◆ Task item ◆
Going line by line through the data below, how many lines contain the word "bellmanford"? Give only the number.

◆ Material provided ◆

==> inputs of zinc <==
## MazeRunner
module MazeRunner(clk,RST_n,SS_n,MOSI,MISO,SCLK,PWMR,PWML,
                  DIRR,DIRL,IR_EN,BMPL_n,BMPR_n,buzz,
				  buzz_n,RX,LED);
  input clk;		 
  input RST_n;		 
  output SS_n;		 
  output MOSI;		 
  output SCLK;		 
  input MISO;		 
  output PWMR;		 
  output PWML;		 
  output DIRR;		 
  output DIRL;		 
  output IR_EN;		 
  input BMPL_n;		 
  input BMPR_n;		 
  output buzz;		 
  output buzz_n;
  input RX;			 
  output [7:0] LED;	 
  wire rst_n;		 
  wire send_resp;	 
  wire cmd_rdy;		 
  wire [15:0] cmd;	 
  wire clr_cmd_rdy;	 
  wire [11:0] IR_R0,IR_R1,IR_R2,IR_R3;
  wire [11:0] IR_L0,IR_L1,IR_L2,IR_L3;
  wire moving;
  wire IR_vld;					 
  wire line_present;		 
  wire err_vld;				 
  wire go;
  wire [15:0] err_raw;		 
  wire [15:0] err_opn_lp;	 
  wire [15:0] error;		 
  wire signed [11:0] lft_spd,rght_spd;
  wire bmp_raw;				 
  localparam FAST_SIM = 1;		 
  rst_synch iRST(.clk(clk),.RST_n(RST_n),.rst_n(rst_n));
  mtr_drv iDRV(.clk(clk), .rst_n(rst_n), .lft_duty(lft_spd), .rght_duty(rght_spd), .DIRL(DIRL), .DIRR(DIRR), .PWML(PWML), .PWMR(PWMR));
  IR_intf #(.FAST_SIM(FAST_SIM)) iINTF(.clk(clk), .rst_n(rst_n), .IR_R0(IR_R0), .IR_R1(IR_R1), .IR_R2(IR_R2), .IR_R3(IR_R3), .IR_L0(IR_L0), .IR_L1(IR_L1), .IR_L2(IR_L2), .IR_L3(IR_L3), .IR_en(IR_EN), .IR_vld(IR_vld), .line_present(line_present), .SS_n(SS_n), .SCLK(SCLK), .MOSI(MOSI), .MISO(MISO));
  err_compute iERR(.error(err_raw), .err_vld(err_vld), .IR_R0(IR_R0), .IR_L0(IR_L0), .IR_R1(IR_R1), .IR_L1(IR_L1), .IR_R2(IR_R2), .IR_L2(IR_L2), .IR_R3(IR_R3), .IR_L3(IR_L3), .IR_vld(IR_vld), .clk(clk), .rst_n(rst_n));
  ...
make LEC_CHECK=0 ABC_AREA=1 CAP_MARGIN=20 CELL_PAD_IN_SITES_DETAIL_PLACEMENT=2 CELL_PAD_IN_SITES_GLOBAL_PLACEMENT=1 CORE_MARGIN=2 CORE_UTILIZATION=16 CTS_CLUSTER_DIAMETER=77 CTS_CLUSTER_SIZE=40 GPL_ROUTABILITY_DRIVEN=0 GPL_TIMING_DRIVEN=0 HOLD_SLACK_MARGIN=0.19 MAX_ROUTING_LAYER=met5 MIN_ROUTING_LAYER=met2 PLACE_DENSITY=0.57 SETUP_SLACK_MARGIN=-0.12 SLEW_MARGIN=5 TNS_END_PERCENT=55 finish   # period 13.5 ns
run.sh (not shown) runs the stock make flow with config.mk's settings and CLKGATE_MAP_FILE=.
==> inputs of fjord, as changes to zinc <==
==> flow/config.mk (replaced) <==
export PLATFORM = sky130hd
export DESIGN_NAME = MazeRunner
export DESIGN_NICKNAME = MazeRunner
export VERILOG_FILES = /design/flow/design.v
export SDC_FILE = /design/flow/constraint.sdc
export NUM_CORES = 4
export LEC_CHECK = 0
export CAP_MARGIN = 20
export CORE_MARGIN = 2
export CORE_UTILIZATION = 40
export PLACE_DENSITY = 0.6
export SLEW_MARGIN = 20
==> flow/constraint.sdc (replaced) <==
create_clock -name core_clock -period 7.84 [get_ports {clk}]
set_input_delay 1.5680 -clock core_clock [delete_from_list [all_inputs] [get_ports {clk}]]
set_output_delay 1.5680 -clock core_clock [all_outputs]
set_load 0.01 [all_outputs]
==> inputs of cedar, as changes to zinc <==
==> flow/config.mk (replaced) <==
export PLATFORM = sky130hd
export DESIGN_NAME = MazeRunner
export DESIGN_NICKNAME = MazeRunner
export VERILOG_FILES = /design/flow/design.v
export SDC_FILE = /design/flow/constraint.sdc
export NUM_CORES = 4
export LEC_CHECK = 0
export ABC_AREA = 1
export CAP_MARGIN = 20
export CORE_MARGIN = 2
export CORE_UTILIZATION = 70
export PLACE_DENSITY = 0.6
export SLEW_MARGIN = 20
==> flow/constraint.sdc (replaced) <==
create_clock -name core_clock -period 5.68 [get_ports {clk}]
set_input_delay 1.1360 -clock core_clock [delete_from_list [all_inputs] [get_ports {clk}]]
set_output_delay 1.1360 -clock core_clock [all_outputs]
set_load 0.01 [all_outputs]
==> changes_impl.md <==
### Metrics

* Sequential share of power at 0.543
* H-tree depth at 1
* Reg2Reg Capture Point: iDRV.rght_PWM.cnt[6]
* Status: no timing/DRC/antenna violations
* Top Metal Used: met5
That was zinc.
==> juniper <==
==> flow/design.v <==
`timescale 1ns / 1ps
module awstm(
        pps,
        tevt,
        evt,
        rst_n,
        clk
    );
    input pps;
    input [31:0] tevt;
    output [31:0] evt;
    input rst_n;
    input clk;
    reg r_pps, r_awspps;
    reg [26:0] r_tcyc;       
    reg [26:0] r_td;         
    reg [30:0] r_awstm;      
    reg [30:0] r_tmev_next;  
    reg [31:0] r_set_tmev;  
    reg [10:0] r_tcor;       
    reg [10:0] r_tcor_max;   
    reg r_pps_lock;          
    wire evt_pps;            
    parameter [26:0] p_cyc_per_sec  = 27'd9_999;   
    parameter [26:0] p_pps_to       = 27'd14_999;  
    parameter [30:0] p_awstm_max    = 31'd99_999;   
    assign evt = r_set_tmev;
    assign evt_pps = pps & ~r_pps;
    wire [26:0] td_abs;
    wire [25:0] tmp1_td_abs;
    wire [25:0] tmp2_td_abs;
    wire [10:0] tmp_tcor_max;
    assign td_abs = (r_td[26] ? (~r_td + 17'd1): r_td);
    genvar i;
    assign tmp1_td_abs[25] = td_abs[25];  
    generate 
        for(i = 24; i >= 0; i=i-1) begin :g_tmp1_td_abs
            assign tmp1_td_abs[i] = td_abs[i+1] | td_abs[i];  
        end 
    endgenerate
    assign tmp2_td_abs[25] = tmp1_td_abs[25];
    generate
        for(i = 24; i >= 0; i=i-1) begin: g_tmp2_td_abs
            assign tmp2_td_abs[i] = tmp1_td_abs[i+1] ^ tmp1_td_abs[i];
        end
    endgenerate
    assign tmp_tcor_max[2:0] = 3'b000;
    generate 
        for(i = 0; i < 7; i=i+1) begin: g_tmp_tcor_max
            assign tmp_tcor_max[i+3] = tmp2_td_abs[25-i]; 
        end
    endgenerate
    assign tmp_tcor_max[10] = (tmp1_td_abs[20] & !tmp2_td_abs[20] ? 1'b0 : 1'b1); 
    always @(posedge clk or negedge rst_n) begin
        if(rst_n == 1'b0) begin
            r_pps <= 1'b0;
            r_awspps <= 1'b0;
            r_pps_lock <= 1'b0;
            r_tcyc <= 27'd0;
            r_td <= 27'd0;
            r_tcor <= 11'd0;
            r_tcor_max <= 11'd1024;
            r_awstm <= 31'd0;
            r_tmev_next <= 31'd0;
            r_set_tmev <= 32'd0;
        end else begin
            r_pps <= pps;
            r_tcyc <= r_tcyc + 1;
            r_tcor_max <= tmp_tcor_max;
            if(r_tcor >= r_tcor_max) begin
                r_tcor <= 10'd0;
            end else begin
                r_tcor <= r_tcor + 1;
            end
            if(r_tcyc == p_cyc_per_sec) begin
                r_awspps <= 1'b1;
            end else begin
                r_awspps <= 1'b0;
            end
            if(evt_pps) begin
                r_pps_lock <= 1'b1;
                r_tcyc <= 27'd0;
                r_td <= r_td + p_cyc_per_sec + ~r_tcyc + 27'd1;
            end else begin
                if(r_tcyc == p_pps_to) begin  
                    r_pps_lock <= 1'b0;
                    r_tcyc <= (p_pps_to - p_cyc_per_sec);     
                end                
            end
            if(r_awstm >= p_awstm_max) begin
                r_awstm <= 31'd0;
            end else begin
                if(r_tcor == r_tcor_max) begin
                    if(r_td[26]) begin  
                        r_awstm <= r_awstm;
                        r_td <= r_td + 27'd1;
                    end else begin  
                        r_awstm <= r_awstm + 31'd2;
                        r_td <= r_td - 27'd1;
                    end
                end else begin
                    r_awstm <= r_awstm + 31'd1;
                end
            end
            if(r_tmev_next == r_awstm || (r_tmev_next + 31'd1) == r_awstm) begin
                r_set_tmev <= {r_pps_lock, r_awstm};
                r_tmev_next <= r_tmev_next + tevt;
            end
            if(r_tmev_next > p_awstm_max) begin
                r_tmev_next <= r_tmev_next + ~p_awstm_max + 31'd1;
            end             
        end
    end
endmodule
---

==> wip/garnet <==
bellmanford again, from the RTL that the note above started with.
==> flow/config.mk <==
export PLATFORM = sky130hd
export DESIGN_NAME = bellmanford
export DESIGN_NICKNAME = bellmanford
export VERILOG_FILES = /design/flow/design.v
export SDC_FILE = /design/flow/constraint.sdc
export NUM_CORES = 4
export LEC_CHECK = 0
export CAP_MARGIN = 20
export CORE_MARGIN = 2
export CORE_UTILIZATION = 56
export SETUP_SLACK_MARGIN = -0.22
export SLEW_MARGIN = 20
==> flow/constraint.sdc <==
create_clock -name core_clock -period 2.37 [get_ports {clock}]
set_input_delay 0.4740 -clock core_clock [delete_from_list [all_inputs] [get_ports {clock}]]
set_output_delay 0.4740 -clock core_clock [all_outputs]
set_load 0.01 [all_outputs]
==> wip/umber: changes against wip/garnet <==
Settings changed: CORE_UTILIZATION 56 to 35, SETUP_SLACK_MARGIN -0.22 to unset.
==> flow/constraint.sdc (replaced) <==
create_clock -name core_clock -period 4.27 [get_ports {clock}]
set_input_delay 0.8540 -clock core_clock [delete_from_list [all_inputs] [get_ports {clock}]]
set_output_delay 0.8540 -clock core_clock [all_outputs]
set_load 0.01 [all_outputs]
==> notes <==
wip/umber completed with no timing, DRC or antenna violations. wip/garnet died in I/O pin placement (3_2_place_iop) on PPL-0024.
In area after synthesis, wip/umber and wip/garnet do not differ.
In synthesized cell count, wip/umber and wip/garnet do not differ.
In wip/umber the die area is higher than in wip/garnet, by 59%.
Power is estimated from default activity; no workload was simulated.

◆ Solution to this problem ◆
3